4.1. Predictability of the MOC

[19] For each of the forecast start dates we calculate the ensemble mean annual MOC and plot the resulting five-year smoothed MOC timeseries in Figure 2. The Full Depth, 2000m and 2000m NoAt show a similar level of skill in predicting the evolution of the MOC, as illustrated by the small spread in the root mean squared error (RMSE) (Figure 2) averaged over all start dates and lead times. However, both SST experiments fail to capture the correct evolution, resulting in a much larger RMSE than the other experiments (2.26 and 0.88 compared to 0.4 Sv). The lack of skill in these forecasts clearly arises from the poor initial conditions shown in Figures 2d and 2e.

Figure 2.

Five year running mean forecasts of the MOC. The solid black line is the original control run. Different colours represent different forecast start dates. The thick lines show the mean and the thin lines show the 90% confidence interval assessed from the spread of the ensemble members. We show five of the seven start dates for clarity. The RMSE of the MOC averaged over all start dates and lead times is given in the top-right of each plot.

4.2. Forecasting Regional Ocean Heat Content

[20] Forecast skill is further assessed by examining regional forecast errors. We show the RMSE of ocean temperature forecasts in the upper 360m, although similar results are obtained for anomaly correlations. By averaging over the upper 360m we improve the signal-to-noise of the statistics, however qualitatively similar results are obtained for SST.

[21] Figure 3 shows the RMSE as a function of lead time for the global ocean, and the Pacific, north Atlantic (north of the equator) and Southern (south of 30° S) oceans separately. The RMSE is computed as the average over all start dates of the spatial RMSE for a given region, calculated from the ensemble mean five-year average forecast errors at all grid points within the region. The spatial average of the temporal RMSE computed over all start dates at each grid point gives very similar results (not shown). We also plot the RMSE obtained by persisting the five year anomaly immediately prior to each start date. 5–95% confidence intervals on the difference between each experiment and the 2000m experiment are shown, such that when the 2000m experiment (green line) is inside these intervals the difference in skill is not significant at the 5% level. The intervals are calculated by bootstrap resampling of the forecast errors, using both ensemble members and start dates. This approach assumes independence in the forecast errors and so these intervals are slightly narrower than those which take account of the serial correlation. However, this is unlikely to affect the major conclusions of this work.

Figure 3.

Forecast skill as a function of lead time for different ocean basins. The RMSE of five year mean anomalies for the upper 360m ocean temperature is shown for each of the experiments. Error bars are 5–95% confidence intervals on the difference between each experiment and the 2000m experiment (see text). The solid black line is a persistence forecast. Note that for clarity we do not plot the 2000m NoAt experiment because it is never significantly different than the 2000m experiment and error bars are not plotted on the SST-6hr forecasts as they are almost always above the lower limit of the SST-96hr error bars.

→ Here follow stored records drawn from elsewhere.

Source: an optimization exercise on an open RTL-to-GDS flow (aim: small area, a short achievable clock period and few clock cycles per item). Production flows keep margins and buffers that such runs may drop.
In this exercise RTL edits were held to simulation tests only and were not proved equivalent to the original.

Setup of build 9:
// lms_core
module lms_core #(
    parameter WIDTH = 16,
    parameter FRAC  = 8
)(
    input wire clk,
    input wire rst,
    input wire start,
    input wire signed [WIDTH-1:0] x_in,
    input wire signed [WIDTH-1:0] d_in,
    output wire signed [WIDTH-1:0] y_out,
    output wire signed [WIDTH-1:0] e_out,
    output reg done
);
Settings: LEC_CHECK=0, CAP_MARGIN=20, CORE_MARGIN=2, CORE_UTILIZATION=50, CTS_BUF_LIST=sky130_fd_sc_hd__clkbuf_4 sky130_fd_sc_hd__clkbuf_8, SETUP_SLACK_MARGIN=2.75, SLEW_MARGIN=20, SYNTH_HIERARCHICAL=1, SYNTH_MINIMUM_KEEP_SIZE=0, TNS_END_PERCENT=10; clock period 8.0 ns.
run.sh (not shown) runs the stock make flow with config.mk's settings and CLKGATE_MAP_FILE= SYNTH_SCRIPT=/design/flow/synth_recipe.tcl, a recipe that flattens the netlist after the stock synthesis.
Testbench counts of build 9, summed over its fixed seeds: cycles 6,144, items 2,048.
diff inputs: build 9 => build 76
diff --git a/flow/config.mk b/flow/config.mk
--- a/flow/config.mk
+++ b/flow/config.mk
@@ -10 +10 @@
-export CORE_UTILIZATION = 50
+export CORE_UTILIZATION = 55
@@ -12 +12 @@
-export SETUP_SLACK_MARGIN = 2.75
+export SETUP_SLACK_MARGIN = 2.6
Findings:
Build 76 finished every step from synthesis to the final layout, and the layout passed the timing, design-rule and antenna checks.
Between build 76 and build 9, it is build 76 whose worst slew margin relative to its limit is lower, by 7.1 points.
On sequential share of layout area, build 76 and build 9 are neck and neck.
Effective utilization at floorplan: build 76 and build 9 compared, lower one is build 9
Of build 76 and build 9, the higher post-placement cell count belongs to build 9.
The faster design of the two is build 9; build 76 tops out lower.
Total cell area at the placement stage delta (build 9 -> build 76): insignificant
Build 9 → build 76: worst setup slack lower; routed wire length higher; design area roughly the same.
The inputs of build 84 differ from those of build 76 as listed below.
diff --git a/flow/config.mk b/flow/config.mk
--- a/flow/config.mk
+++ b/flow/config.mk
@@ -10,3 +10,2 @@
-export CORE_UTILIZATION = 55
-export CTS_BUF_LIST = sky130_fd_sc_hd__clkbuf_4 sky130_fd_sc_hd__clkbuf_8
-export SETUP_SLACK_MARGIN = 2.6
+export CORE_UTILIZATION = 40
+export SETUP_SLACK_MARGIN = 2.5
@@ -16 +14,0 @@
-export TNS_END_PERCENT = 10
Findings:
Effective utilization at floorplan in build 84 is 15 points lower than in build 76. Build 84 finished every step from synthesis to the final layout, and the layout passed the timing, design-rule and antenna checks.

* * *

Setup of before:
lms_core again, from the RTL that the note above started with.
## lms_core
module lms_core #(
    parameter WIDTH = 16,
    parameter FRAC  = 8
)(
    input wire clk,
    input wire rst,
    input wire start,
    input wire signed [WIDTH-1:0] x_in,
    input wire signed [WIDTH-1:0] d_in,
    output wire signed [WIDTH-1:0] y_out,
    output wire signed [WIDTH-1:0] e_out,
    output reg done
);
export LEC_CHECK = 0
export CAP_MARGIN = 20
export CORE_MARGIN = 2
export CORE_UTILIZATION = 55
export CTS_BUF_LIST = sky130_fd_sc_hd__clkbuf_4 sky130_fd_sc_hd__clkbuf_8
export PLACE_DENSITY = 0.7
export SETUP_SLACK_MARGIN = 2.75
export SLEW_MARGIN = 20
export SYNTH_HIERARCHICAL = 1
export SYNTH_MINIMUM_KEEP_SIZE = 0
export TNS_END_PERCENT = 10
create_clock -name core_clock -period 8.0 [get_ports {clk}]
Testbench counts of before, summed over its fixed seeds: cycles 6,144, items 2,048.
For after, these inputs were changed with respect to before:
# before
export LEC_CHECK = 0
export CAP_MARGIN = 20
export CORE_MARGIN = 2
export CORE_UTILIZATION = 55
export CTS_BUF_LIST = sky130_fd_sc_hd__clkbuf_4 sky130_fd_sc_hd__clkbuf_8
export PLACE_DENSITY = 0.7
export SETUP_SLACK_MARGIN = 2.75
export SLEW_MARGIN = 20
export SYNTH_HIERARCHICAL = 1
export SYNTH_MINIMUM_KEEP_SIZE = 0
export TNS_END_PERCENT = 10
create_clock -name core_clock -period 8.0 [get_ports {clk}]
# after
export LEC_CHECK = 0
export CAP_MARGIN = 20
export CORE_MARGIN = 2
export CORE_UTILIZATION = 40
export SETUP_SLACK_MARGIN = 2.0
export SLEW_MARGIN = 20
export SYNTH_HIERARCHICAL = 1
export SYNTH_MINIMUM_KEEP_SIZE = 0
create_clock -name core_clock -period 8.0 [get_ports {clk}]
On part of the cycle the worst path needs: after sits above before.
Routed wire length ends up lower on before.
When the final numbers for before and after were put side by side, the cell depth of the worst flop-to-flop path turned out to be smaller in before.
Non-clock buffer count for after: 50% down relative to before
Compared with before, in after first-iteration DRC count now smaller; final estimated routing congestion in global placement lost about 1.3%; smallest setup slack after layout shows a reduction of 0.34 ns.
Relative to before, core utilization has gone down in after.

==> separate check: timing with driven ports <==
Ports are ideal in the flow. The routed layouts listed here were re-timed in OpenROAD. Step 1: set_driving_cell puts a clkbuf_16 on clk and a buf_2 on each other input, an assumption about the parent block. Step 2 moves the port delays by t, midway between the first and last clock arrival at a register: inputs arrive t later, outputs are due t later. That takes back most of the time a late clock gives input paths. Three values: ideal ports, drivers, drivers and shift; two values: the first two.
run | t (ns) | setup WS [ns] | worst data-port slew with drivers (ns)
build 9 | 0.833 | 2.637 / 2.637 / 2.637 | 0.04
build 76 | 0.857 | 2.460 / 2.448 / 2.460 | 0.05
build 84 | 0.736 | 2.509 / 2.509 / 2.509 | 0.05
before | 0.798 | 2.407 / 2.407 / 2.407 | 0.04
after | 0.735 | 2.064 / 2.011 / 2.064 | 0.05
After both steps every run listed still meets setup and hold.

[22] The 2000m NoAt experiment is not shown in Figure 3 because it is never significantly different to the 2000m experiment in predicting five year means. However, annual mean forecast errors (not shown) for the 2000m experiment are significantly more skillful than the 2000m NoAt experiment for the first year. The Full Depth experiment has a smaller RMSE than the other experiments in all ocean basins, with the most significant improvements in skill in the Southern Ocean. In the North Atlantic the SST experiments are initially less skillful than persistence. In the Pacific Ocean the SST experiments both show skill above persistence.

5. Discussion and Conclusions

[23] Assimilating atmospheric variables produces significantly improved skill in forecasting ocean heat content in year one, but thereafter there appears to be little benefit. This likely follows from the fact that assimilating monthly ocean variables alone was sufficient to capture the low frequency variability of the MOC (Figure 1). However, atmospheric assimilation may give improved skill in situations where the sub-surface information is less well constrained than it is in these idealised experiments.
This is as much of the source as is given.